- Problem
In the entries below, which lines run from the one containing "logic signed [SAMPLE_W-1:0] sample_q, sample_d;" to the one containing "logic [SAMPLE_W-1:0] wr_data;"? Copy exactly those lines, ends included, and no others.

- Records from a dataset
※ ※ ※

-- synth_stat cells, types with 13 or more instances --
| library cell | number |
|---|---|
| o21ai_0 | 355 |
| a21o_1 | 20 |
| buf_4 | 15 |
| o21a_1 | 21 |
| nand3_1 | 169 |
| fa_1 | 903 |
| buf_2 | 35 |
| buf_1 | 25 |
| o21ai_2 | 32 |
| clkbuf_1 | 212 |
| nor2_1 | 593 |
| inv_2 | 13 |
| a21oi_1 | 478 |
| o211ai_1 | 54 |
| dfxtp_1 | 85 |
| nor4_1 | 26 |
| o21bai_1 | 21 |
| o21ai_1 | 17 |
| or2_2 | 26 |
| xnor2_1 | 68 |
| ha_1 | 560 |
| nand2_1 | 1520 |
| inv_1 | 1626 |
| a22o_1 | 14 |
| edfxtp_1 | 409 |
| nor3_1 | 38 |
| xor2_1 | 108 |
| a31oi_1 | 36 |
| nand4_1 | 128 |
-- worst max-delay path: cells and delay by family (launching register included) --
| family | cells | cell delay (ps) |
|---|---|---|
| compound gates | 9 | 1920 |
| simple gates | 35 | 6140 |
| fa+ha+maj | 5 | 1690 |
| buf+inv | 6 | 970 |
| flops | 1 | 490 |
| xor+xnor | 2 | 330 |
### config.mk
export PLATFORM = sky130hd
export DESIGN_NAME = htc_temp_pipe
export DESIGN_NICKNAME = d
export VERILOG_FILES = /design/src/htc_pkg.sv /design/src/htc_temp_pipe.sv
export SDC_FILE = /design/constraint.sdc
export NUM_CORES = 2
export LEC_CHECK = 0
export ABC_CLOCK_PERIOD_IN_PS = 10000
export BUFFER_PORTS_ARGS = -buffer_cell sky130_fd_sc_hd__clkbuf_2
export CAP_MARGIN = 5
export CORE_MARGIN = 5
export CORE_UTILIZATION = 51
export DETAILED_ROUTE_END_ITERATION = 10
export PLACE_DENSITY_LB_ADDON = 0.12
export RECOVER_POWER = 25
export SYNTH_ARGS = -nofsm -noshare
export SYNTH_HDL_FRONTEND = slang
export SYNTH_SLANG_ARGS = --single-unit
### constraint.sdc
create_clock -name clk -period 10 [get_ports clk]
set_input_delay 0.5 -clock clk [delete_from_list [all_inputs] [get_ports clk]]
set_output_delay 0.5 -clock clk [all_outputs]
set_load 0.02 [all_outputs]
==> config.mk <==
export PLATFORM = sky130hd
export DESIGN_NAME = prt_ram
export DESIGN_NICKNAME = d
export VERILOG_FILES = /design/src/rtl/prt_ram.sv
export SDC_FILE = /design/constraint.sdc
export NUM_CORES = 2
export LEC_CHECK = 0
export BUFFER_PORTS_ARGS = -buffer_cell sky130_fd_sc_hd__buf_2
export CAP_MARGIN = 20
export CORE_ASPECT_RATIO = 1.75
export CORE_MARGIN = 3
export CORE_UTILIZATION = 55
export DETAILED_ROUTE_END_ITERATION = 10
export PLACE_DENSITY = 0.71
export SYNTH_ARGS = -nofsm -noshare
export SYNTH_HDL_FRONTEND = slang
export SYNTH_SLANG_ARGS = --single-unit
==> constraint.sdc <==
create_clock -name clk -period 5.85 [get_ports clk]
set_clock_uncertainty 0.05 [all_clocks]
set_input_delay 1.17 -clock clk [delete_from_list [all_inputs] [get_ports clk]]
set_output_delay 1.17 -clock clk [all_outputs]
set_load 0.1 [all_outputs]
File: src/hdl/hapd_pkg.sv
// Shared types, constants and helper functions of the hex-ASCII packet decoder.
`default_nettype none

package hapd_pkg;

  localparam int CFG_IDX_W  = 2;
  localparam int CFG_DATA_W = 16;
  localparam int SAMPLE_W   = 12;

  localparam logic [7:0]  END_CHAR_RST = 8'h24;
  localparam logic [15:0] CRC_POLY_RST = 16'hA001;

  localparam logic [6:0] CHAR_SAT     = 7'd127;
  localparam logic [6:0] MIN_LEN      = 7'd11;
  localparam logic [6:0] TAIL_LEN     = 7'd4;
  localparam logic [6:0] HDR_NIBBLES  = 7'd6;
  // A legal length is 10 plus a multiple of 6, so its count modulo 6 is 4.
  localparam logic [2:0] LEN_MOD_OK   = 3'd4;
  localparam logic [2:0] MOD6_TOP     = 3'd5;
  localparam logic [1:0] VALUE_PHASE_LAST = 2'd2;

  typedef enum logic [CFG_IDX_W-1:0] {
    REG_END_CHAR = 2'd0,
    REG_CRC_POLY = 2'd1
  } cfg_reg_e;

  typedef enum logic [2:0] {
    STAT_OK       = 3'd0,
    STAT_SHORT    = 3'd1,
    STAT_BAD_LEN  = 3'd2,
    STAT_CRC      = 3'd3,
    STAT_OVERFLOW = 3'd4
  } status_e;

  typedef enum logic [1:0] {
    ST_IDLE,
    ST_EMIT,
    ST_READ
  } drain_state_e;

  typedef struct packed {
    logic       is_end;
    status_e    status;
    logic [7:0] sensor_id;
    logic [7:0] sensor_time;
    logic [7:0] packet_number;
  } pkt_info_t;

  function automatic logic [3:0] to_nibble(input logic [7:0] c);
    logic [7:0] v;
    v = c;
    if (v > 8'd64) begin
      v = v - 8'd7;
    end
    v = v - 8'd48;
    return v[3:0];
  endfunction

  function automatic logic [15:0] crc_byte(input logic [15:0] crc, input logic [7:0] c,
                                           input logic [15:0] poly);
    logic [15:0] r;
    r = crc ^ {8'h00, c};
    for (int i = 0; i < 8; i++) begin
      r = r[0] ? ((r >> 1) ^ poly) : (r >> 1);
    end
    return r;
  endfunction

endpackage

`default_nettype wire

File: src/hdl/hapd_value_mem.sv
// Synchronous value store: one write port, one read port with registered data.
`default_nettype none

module hapd_value_mem import hapd_pkg::*; #(
  parameter int Depth = 32,
  localparam int AddrW = (Depth > 1) ? $clog2(Depth) : 1
) (
  input  wire logic                clk_i,
  input  wire logic                wr_en_i,
  input  wire logic [AddrW-1:0]    wr_addr_i,
  input  wire logic [SAMPLE_W-1:0] wr_data_i,
  input  wire logic                rd_en_i,
  input  wire logic [AddrW-1:0]    rd_addr_i,
  output logic      [SAMPLE_W-1:0] rd_data_o
);

  logic [SAMPLE_W-1:0] mem_q [Depth];
  logic [SAMPLE_W-1:0] rd_data_q;

  always_ff @(posedge clk_i) begin
    if (wr_en_i) begin
      mem_q[wr_addr_i] <= wr_data_i;
    end
  end

  always_ff @(posedge clk_i) begin
    if (rd_en_i) begin
      rd_data_q <= mem_q[rd_addr_i];
    end
  end

  assign rd_data_o = rd_data_q;

endmodule

`default_nettype wire

File: src/hdl/hapd_parser.sv
// Character front end: delay line, CRC, header and value assembly, end-of-packet checks.
`default_nettype none

module hapd_parser import hapd_pkg::*; #(
  parameter int MaxValues = 32,
  localparam int AddrW = (MaxValues > 1) ? $clog2(MaxValues) : 1,
  localparam int VcntW = $clog2(MaxValues + 1)
) (
  input  wire logic                  clk_i,
  input  wire logic                  rst_ni,
  input  wire logic                  cfg_we_i,
  input  wire logic [CFG_IDX_W-1:0]  cfg_idx_i,
  input  wire logic [CFG_DATA_W-1:0] cfg_wdata_i,
  input  wire logic                  byte_take_i,
  input  wire logic [7:0]            rx_byte_i,
  output pkt_info_t                  info_o,
  output logic      [VcntW-1:0]      value_count_o,
  output logic                       wr_en_o,
  output logic      [AddrW-1:0]      wr_addr_o,
  output logic      [SAMPLE_W-1:0]   wr_data_o
);

  localparam logic [VcntW-1:0] VcntMax = VcntW'(MaxValues);

  logic [7:0]          end_char_q;
  logic [15:0]         crc_poly_q;

  logic [6:0]          char_count_q, char_count_d;
  logic [2:0]          mod6_q, mod6_d;
  logic [7:0]          tail_q [4];
  logic [7:0]          tail_d [4];
  logic [15:0]         crc_q, crc_d;
  logic [7:0]          hdr_q [3];
  logic [7:0]          hdr_d [3];
  logic [SAMPLE_W-1:0] acc_q, acc_d;
  logic [1:0]          phase_q, phase_d;
  logic [VcntW-1:0]    vcnt_q, vcnt_d;
  logic                ovf_q, ovf_d;

  logic                is_end;
  logic [6:0]          pos;
  logic [3:0]          nib;
  logic [SAMPLE_W-1:0] acc_next;
  logic [15:0]         tail_crc;

  always_ff @(posedge clk_i or negedge rst_ni) begin
    if (!rst_ni) begin
      end_char_q <= END_CHAR_RST;
      crc_poly_q <= CRC_POLY_RST;
    end else if (cfg_we_i) begin
      case (cfg_reg_e'(cfg_idx_i))
        REG_END_CHAR: end_char_q <= cfg_wdata_i[7:0];
        REG_CRC_POLY: crc_poly_q <= cfg_wdata_i;
        default: ;
      endcase
    end
  end

  assign is_end   = (rx_byte_i == end_char_q);
  assign pos      = char_count_q - TAIL_LEN;
  assign nib      = to_nibble(tail_q[0]);
  assign acc_next = {acc_q[SAMPLE_W-5:0], nib};
  assign tail_crc = {to_nibble(tail_q[0]), to_nibble(tail_q[1]),
                     to_nibble(tail_q[2]), to_nibble(tail_q[3])};

  always_comb begin
    char_count_d = char_count_q;
    mod6_d       = mod6_q;
    tail_d       = tail_q;
    crc_d        = crc_q;
    hdr_d        = hdr_q;
    acc_d        = acc_q;
    phase_d      = phase_q;
    vcnt_d       = vcnt_q;
    ovf_d        = ovf_q;
    wr_en_o      = 1'b0;
    if (byte_take_i && is_end) begin
      // The packet is over whatever its status: start the next one clean.
      char_count_d = '0;
      mod6_d       = '0;
      tail_d       = '{default: '0};
      crc_d        = '0;
      hdr_d        = '{default: '0};
      acc_d        = '0;
      phase_d      = '0;
      vcnt_d       = '0;
      ovf_d        = 1'b0;
    end else if (byte_take_i) begin
      tail_d[0] = tail_q[1];
      tail_d[1] = tail_q[2];
      tail_d[2] = tail_q[3];
      tail_d[3] = rx_byte_i;
      if (char_count_q != CHAR_SAT) begin
        char_count_d = char_count_q + 7'd1;
        mod6_d       = (mod6_q == MOD6_TOP) ? 3'd0 : mod6_q + 3'd1;
      end
      if (char_count_q >= TAIL_LEN) begin
        crc_d = crc_byte(crc_q, tail_q[0], crc_poly_q);
        if (pos < HDR_NIBBLES) begin
          if (pos[0]) begin
            hdr_d[pos[2:1]] = {hdr_q[pos[2:1]][7:4], nib};
          end else begin
            hdr_d[pos[2:1]] = {nib, hdr_q[pos[2:1]][3:0]};
          end
        end else if (phase_q == VALUE_PHASE_LAST) begin
          acc_d   = '0;
          phase_d = '0;
          if (vcnt_q < VcntMax) begin
            wr_en_o = 1'b1;
            vcnt_d  = vcnt_q + VcntW'(1);
          end else begin
            ovf_d = 1'b1;
          end
        end else begin
          acc_d   = acc_next;
          phase_d = phase_q + 2'd1;
        end
      end
    end
  end

  assign wr_addr_o = vcnt_q[AddrW-1:0];
  assign wr_data_o = acc_next;

  always_ff @(posedge clk_i or negedge rst_ni) begin
    if (!rst_ni) begin
      char_count_q <= '0;
      mod6_q       <= '0;
      tail_q       <= '{default: '0};
      crc_q        <= '0;
      hdr_q        <= '{default: '0};
      acc_q        <= '0;
      phase_q      <= '0;
      vcnt_q       <= '0;
      ovf_q        <= 1'b0;
    end else begin
      char_count_q <= char_count_d;
      mod6_q       <= mod6_d;
      tail_q       <= tail_d;
      crc_q        <= crc_d;
      hdr_q        <= hdr_d;
      acc_q        <= acc_d;
      phase_q      <= phase_d;
      vcnt_q       <= vcnt_d;
      ovf_q        <= ovf_d;
    end
  end

  always_comb begin
    info_o.is_end        = is_end;
    info_o.sensor_id     = hdr_q[0];
    info_o.sensor_time   = hdr_q[1];
    info_o.packet_number = hdr_q[2];
    if (char_count_q == CHAR_SAT) begin
      info_o.status = STAT_OVERFLOW;
    end else if (char_count_q < MIN_LEN) begin
      info_o.status = STAT_SHORT;
    end else if (mod6_q != LEN_MOD_OK) begin
      info_o.status = STAT_BAD_LEN;
    end else if (ovf_q) begin
      info_o.status = STAT_OVERFLOW;
    end else if (tail_crc != crc_q) begin
      info_o.status = STAT_CRC;
    end else begin
      info_o.status = STAT_OK;
    end
  end

  assign value_count_o = vcnt_q;

endmodule

`default_nettype wire

File: src/hdl/hex_ascii_packet_decoder_crc16.sv
// Hex-ASCII packet decoder with CRC-16 check: top level and result drain.
// A new byte may follow each cycle while the input is not stalled.
// An accepted end character loads its first result into the output register in the next cycle.
// Each value result, once the previous one is taken, is read from the store and then loaded.
// Input is stalled from the end character until its final result is taken.
// Reset clears control and packet state at once; the value store is not cleared.
`default_nettype none

module hex_ascii_packet_decoder_crc16 import hapd_pkg::*; #(
  parameter int MAX_VALUES = 32
) (
  input  wire logic                        clk_i,
  input  wire logic                        rst_ni,
  input  wire logic                        cfg_we_i,
  input  wire logic [CFG_IDX_W-1:0]        cfg_idx_i,
  input  wire logic [CFG_DATA_W-1:0]       cfg_wdata_i,
  input  wire logic                        in_valid_i,
  output logic                             in_stall_o,
  input  wire logic [7:0]                  rx_byte_i,
  output logic                             out_valid_o,
  input  wire logic                        out_stall_i,
  output logic                             kind_o,
  output logic      [2:0]                  status_o,
  output logic      [7:0]                  sensor_id_o,
  output logic      [7:0]                  sensor_time_o,
  output logic      [7:0]                  packet_number_o,
  output logic signed [SAMPLE_W-1:0]       sample_value_o,
  output logic                             last_o
);

  localparam int AddrW = (MAX_VALUES > 1) ? $clog2(MAX_VALUES) : 1;
  localparam int VcntW = $clog2(MAX_VALUES + 1);

  drain_state_e        state_q, state_d;
  logic                out_valid_q, out_valid_d;
  logic                kind_q, kind_d;
  status_e             status_q, status_d;
  logic [7:0]          id_q, id_d;
  logic [7:0]          tm_q, tm_d;
  logic [7:0]          pn_q, pn_d;
  logic signed [SAMPLE_W-1:0] sample_q, sample_d;
  logic                last_q, last_d;
  logic [VcntW-1:0]    total_q, total_d;
  logic [VcntW-1:0]    rd_idx_q, rd_idx_d;

  logic                in_take;
  logic                out_take;
  logic                rd_en;
  pkt_info_t           info;
  logic [VcntW-1:0]    value_count;
  logic                wr_en;
  logic [AddrW-1:0]    wr_addr;
  logic [SAMPLE_W-1:0] wr_data;
  logic [SAMPLE_W-1:0] rd_data;

  assign in_stall_o = (state_q != ST_IDLE);
  assign in_take    = in_valid_i && !in_stall_o;
  assign out_take   = out_valid_q && !out_stall_i;

  hapd_parser #(
    .MaxValues (MAX_VALUES)
  ) u_parser (
    .clk_i         (clk_i),
    .rst_ni        (rst_ni),
    .cfg_we_i      (cfg_we_i),
    .cfg_idx_i     (cfg_idx_i),
    .cfg_wdata_i   (cfg_wdata_i),
    .byte_take_i   (in_take),
    .rx_byte_i     (rx_byte_i),
    .info_o        (info),
    .value_count_o (value_count),
    .wr_en_o       (wr_en),
    .wr_addr_o     (wr_addr),
    .wr_data_o     (wr_data)
  );

  hapd_value_mem #(
    .Depth (MAX_VALUES)
  ) u_value_mem (
    .clk_i     (clk_i),
    .wr_en_i   (wr_en),
    .wr_addr_i (wr_addr),
    .wr_data_i (wr_data),
    .rd_en_i   (rd_en),
    .rd_addr_i (rd_idx_q[AddrW-1:0]),
    .rd_data_o (rd_data)
  );

  always_comb begin
    state_d     = state_q;
    out_valid_d = out_valid_q;
    kind_d      = kind_q;
    status_d    = status_q;
    id_d        = id_q;
    tm_d        = tm_q;
    pn_d        = pn_q;
    sample_d    = sample_q;
    last_d      = last_q;
    total_d     = total_q;
    rd_idx_d    = rd_idx_q;
    rd_en       = 1'b0;
    case (state_q)
      ST_IDLE: begin
        if (in_take && info.is_end) begin
          out_valid_d = 1'b1;
          kind_d      = 1'b0;
          status_d    = info.status;
          sample_d    = '0;
          rd_idx_d    = '0;
          state_d     = ST_EMIT;
          if (info.status == STAT_OK) begin
            id_d    = info.sensor_id;
            tm_d    = info.sensor_time;
            pn_d    = info.packet_number;
            last_d  = (value_count == '0);
            total_d = value_count;
          end else begin
            id_d    = '0;
            tm_d    = '0;
            pn_d    = '0;
            last_d  = 1'b1;
            total_d = '0;
          end
        end
      end
      ST_EMIT: begin
        if (out_take) begin
          out_valid_d = 1'b0;
          if (rd_idx_q != total_q) begin
            rd_en   = 1'b1;
            state_d = ST_READ;
          end else begin
            state_d = ST_IDLE;
          end
        end
      end
      ST_READ: begin
        out_valid_d = 1'b1;
        kind_d      = 1'b1;
        status_d    = STAT_OK;
        id_d        = '0;
        tm_d        = '0;
        pn_d        = '0;
        sample_d    = rd_data;
        last_d      = (VcntW'(rd_idx_q + 1'b1) == total_q);
        rd_idx_d    = VcntW'(rd_idx_q + 1'b1);
        state_d     = ST_EMIT;
      end
      default: begin
        state_d = ST_IDLE;
      end
    endcase
  end

  always_ff @(posedge clk_i or negedge rst_ni) begin
    if (!rst_ni) begin
      state_q     <= ST_IDLE;
      out_valid_q <= 1'b0;
      total_q     <= '0;
      rd_idx_q    <= '0;
    end else begin
      state_q     <= state_d;
      out_valid_q <= out_valid_d;
      total_q     <= total_d;
      rd_idx_q    <= rd_idx_d;
    end
  end

  always_ff @(posedge clk_i) begin
    kind_q   <= kind_d;
    status_q <= status_d;
    id_q     <= id_d;
    tm_q     <= tm_d;
    pn_q     <= pn_d;
    sample_q <= sample_d;
    last_q   <= last_d;
  end

  assign out_valid_o     = out_valid_q;
  assign kind_o          = kind_q;
  assign status_o        = status_q;
  assign sensor_id_o     = id_q;
  assign sensor_time_o   = tm_q;
  assign packet_number_o = pn_q;
  assign sample_value_o  = sample_q;
  assign last_o          = last_q;

  // No byte may enter while a result of the previous packet is still pending.
  assert property (@(posedge clk_i) disable iff (!rst_ni)
    in_take |-> !out_valid_q)
    else $error("byte accepted while a result is pending");

  // A store read is always followed by loading its value into the output register.
  assert property (@(posedge clk_i) disable iff (!rst_ni)
    rd_en |=> (state_q == ST_READ) && !out_valid_q)
    else $error("store read not followed by the load cycle");

  // Reads never go past the number of values captured for the packet.
  assert property (@(posedge clk_i) disable iff (!rst_ni)
    (state_q == ST_READ) |-> (rd_idx_q < total_q))
    else $error("value read beyond the captured count");

  // Taking the final result of a packet returns the drain to idle.
  assert property (@(posedge clk_i) disable iff (!rst_ni)
    (out_take && last_q) |=> (state_q == ST_IDLE))
    else $error("drain did not finish after the final result");

endmodule

`default_nettype wire

File: config.mk
export PLATFORM = sky130hd
export DESIGN_NAME = hex_ascii_packet_decoder_crc16
export DESIGN_NICKNAME = d
export VERILOG_FILES = /design/src/hdl/hapd_pkg.sv /design/src/hdl/hapd_value_mem.sv /design/src/hdl/hapd_parser.sv /design/src/hdl/hex_ascii_packet_decoder_crc16.sv
export SDC_FILE = /design/constraint.sdc
export NUM_CORES = 1
export LEC_CHECK = 0
export BUFFER_PORTS_ARGS = -buffer_cell sky130_fd_sc_hd__buf_4
export CORE_ASPECT_RATIO = 0.75
export CORE_MARGIN = 5
export CORE_UTILIZATION = 55
export CTS_CLUSTER_SIZE = 24
export DETAILED_ROUTE_END_ITERATION = 10
export PLACE_DENSITY_LB_ADDON = 0.15
export SYNTH_ARGS = -nofsm -noshare
export SYNTH_HDL_FRONTEND = slang
export SYNTH_SLANG_ARGS = --single-unit
File: constraint.sdc
create_clock -name clk_i -period 10.6 [get_ports clk_i]
set_clock_uncertainty 0.15 [all_clocks]
set_input_delay 3.18 -clock clk_i [delete_from_list [all_inputs] [get_ports clk_i]]
set_output_delay 3.18 -clock clk_i [all_outputs]
set_load 0.01 [all_outputs]
==> metrics.md <==
| Metric | Value |
|---|---|
| Status | `completed` |
| Post-route minimum period | `6250 ps` |
| Clock transition at the registers of the reported paths | `60 ps` |
| Largest net degree at the start of global routing | `75` |
| Slew HR | `0.236` |
| Diode count | `0` |
| Final hold viol count | `0` |
| Delay of the slowest critical-path stage | `940 ps` |
| Area growth syn-to-layout | `11.4%` |
| Dpl hpwl | `40000 um` |
| Clock sink count | `575` |
| Hold Crit Depth | `2` |
| Hold_ws | `326 ps` |
| Drt first pass iters | `8` |
| Final net count | `1863` |
| PwrDens | `165 mW/mm2` |
| CTS max path bufs | `3` |
| Num CTS Buffers | `54` |
| Leak | `0.0111 uW` |
| R2R Setup Slk | `5560 ps` |
| #FFs+latches synth | `575` |
| Final worst path period share | `0.590` |
| RR Startpoint | `u_parser.tail_q[24]` |
| Vias after detailed routing | `15348` |
| Met2 wire len | `25400 um` |
| Die outline height | `198 um` |
| Top cell by count, worst path | `nand2_1` |
| Fill cells | `3437` |
| Root buf cell | `clkbuf_16` |
| Critical path buffers and inverters | `1` |
| CP Launch Type | `primary input` |
| CTS tree | `done` |
| Met1 WL | `29100 um` |
| Stages on the worst setup path | `6` |
| Prevailing post-synth register cell | `edfxtp_1` |
| Syn_area_per_cell | `14.8 um2` |
| Later-pin clock latency in the skew report | `610 ps` |
| Multiplexer area fraction after synthesis | `0.127` |
| Share of layout cells above drive strength 1 | `0.208` |
| Core area | `0.0471 mm2` |
| Area of the die | `0.0517 mm2` |
| Top Family by Delay on Critical Path | `simple AND/OR/NAND/NOR gates` |
| Reg area | `0.0166 mm2` |
| Crit path DAT | `6340 ps` |
| GRT overflow | `0` |
| Max Used Layer | `met4` |
| Remaining antenna violation count | `0` |
| Fmax | `160 MHz` |
| Seq/Total Area, Yosys | `0.638` |
| Hold Path Class | `reg2reg` |
| Worst-Margin Slew | `1140 ps` |
| Total length of routed met3 wires | `7230 um` |
| Synth async-reset ratio | `0.240` |
| Syn_nets | `1808` |
| IO Port Bufs | `73` |
| Starting DRC count in detailed routing | `1907` |
| Post-Synth Simple-Gate Area | `0.0896` |
| H-tree depth | `2` |
| Hold path endpoint | `u_parser.info_o[18]` |
| Area of the multi-input gates | `0.00890 mm2` |
| CTS Hold Bufs | `0` |
| Postcts setup bufs | `0` |
| CP cell instances | `buf_4 -> nand2_1 -> or2_2 -> nor4_1 -> nand2_1 -> nor2_1` |
| Kind of critical path | `in2reg` |
| Rows | `69` |
| Setup TNS | `0 ps` |
| CP max-delay cell | `nor2_1` |
| WP data required | `10690 ps` |
| Synth top area share | `0.505` |
| Xor/xnor share of the synthesized area | `0.0656` |
| Starting density of the core | `0.552` |
| Crit end category | `register` |
| Gate Count Post-Synth | `1758` |
| Peak supply drop | `117 uV` |
| Wirelength, routed | `62800 um` |
| Number of synthesized flops with an enable pin | `437` |
| Area contributors post-synth | `edfxtp_1 (51%), dfrtp_1 (13%), mux4_2 (10%)` |
| Ports | `74` |
| Synth Area in Compound Gates | `0.0495` |
| Reg2reg end | `u_parser.crc_q[14]` |
| R2R depth | `12` |
| Yosys top cell by area | `edfxtp_1` |
| Syn. warnings | `0` |
| DRC viols | `0` |
| Crit-path max FO | `36` |
| Post-Synth Adder-Cell Area | `0.00915` |
| Endpoints failing setup | `0` |
| Initial antenna violation count | `2` |
| Post-synthesis cell area | `0.0260 mm2` |
| Global-route usage over all layers | `0.247` |
| Final Slew Violations | `0` |
| Drt wl/cell | `25.1 um` |
| Maxcap violations | `0` |
| Min-Delay Startpoint | `u_parser.info_o[18]` |
| Gpl congestion | `0.850` |
| Total Power | `4770 uW` |
| Vias per cell | `6.15` |
| Number of global-route vias before repair | `14677` |
| Global-route wire length before repair | `95500 um` |
| Yosys cell types | `80` |
| Largest family of logic cells by synthesized area | `multiplexers` |
| Die extent in x | `261 um` |
| Post_cts resized | `0` |
| RSZ-0062 raised after global routing | `false` |
-- layout by cell type (no fill, tap or decap), types with 13 or more instances in the layout --
master	count
ha_1	19
o21ai_0	56
nor2_1	89
a21oi_1	66
and2_1	45
nand3_1	63
mux2_2	36
o21ai_1	13
buf_4	93
clkbuf_16	56
xor2_1	40
nand2_1	224
edfxtp_1	437
inv_1	26
nand4_1	14
mux4_2	120
mux2i_1	17
xnor2_1	101
dfrtp_1	127
-- per-stage QoR --
stage | utilization | worst slack [ps] | area, um2 | instances
finish | 0.615 | 4350 | 28900 | 2497
global route | 0.615 | 4130 | 28900 | 2497
CTS | 0.615 | 4350 | 28900 | 2497
detailed placement | 0.576 | 3690 | 27100 | 2396
global placement | 0.576 | 3860 | 27100 | 2396
floorplan | - | 4680 | 26000 | 1758
-- worst min-delay path, stage by stage, from the launching register on --
cell and delay, ps:
dfrtp_1 330, nand2_1 40, o21ai_0 60
-- registers in the layout, indices dropped and copies added (netlist names), 6 cells and up --
name and cells:
u_parser.crc_q 16, sample_value_o 12, u_parser.char_count_q 7, u_parser.info_o 24, u_parser.crc_poly_q 16, packet_number_o 8, u_parser.end_char_q 8, sensor_time_o 8
u_parser.value_count_o 6, u_parser.tail_q 32, u_parser.acc_q 8, u_value_mem.mem_q 384, total_q 6, sensor_id_o 8, rd_idx_q 6, u_value_mem.rd_data_o 12
-- how the worst max path moves through the flow --
stage / slack [ps] / from / endpoint
after CTS: 4350 / in_valid_i / u_value_mem.mem_q[1][4]
after detailed placement: 3690 / in_valid_i / u_value_mem.mem_q[1][6]
after global routing: 4130 / in_valid_i / u_value_mem.mem_q[1][10]
after global placement: 3860 / in_valid_i / u_value_mem.mem_q[1][1]
after floorplan: 4680 / in_valid_i / u_value_mem.mem_q[31][0]
final: 4350 / in_valid_i / u_value_mem.mem_q[17][2]
-- metal layers --
metal | track usage | vias to the layer above
met4 | 0.0533 | 0
met5 | 0 | -
met3 | 0.0648 | 51
li1 | - | 6676
met2 | 0.326 | 803
met1 | 0.413 | 7818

※ ※ ※

- Solution for this task
  logic signed [SAMPLE_W-1:0] sample_q, sample_d;
  logic                last_q, last_d;
  logic [VcntW-1:0]    total_q, total_d;
  logic [VcntW-1:0]    rd_idx_q, rd_idx_d;

  logic                in_take;
  logic                out_take;
  logic                rd_en;
  pkt_info_t           info;
  logic [VcntW-1:0]    value_count;
  logic                wr_en;
  logic [AddrW-1:0]    wr_addr;
  logic [SAMPLE_W-1:0] wr_data;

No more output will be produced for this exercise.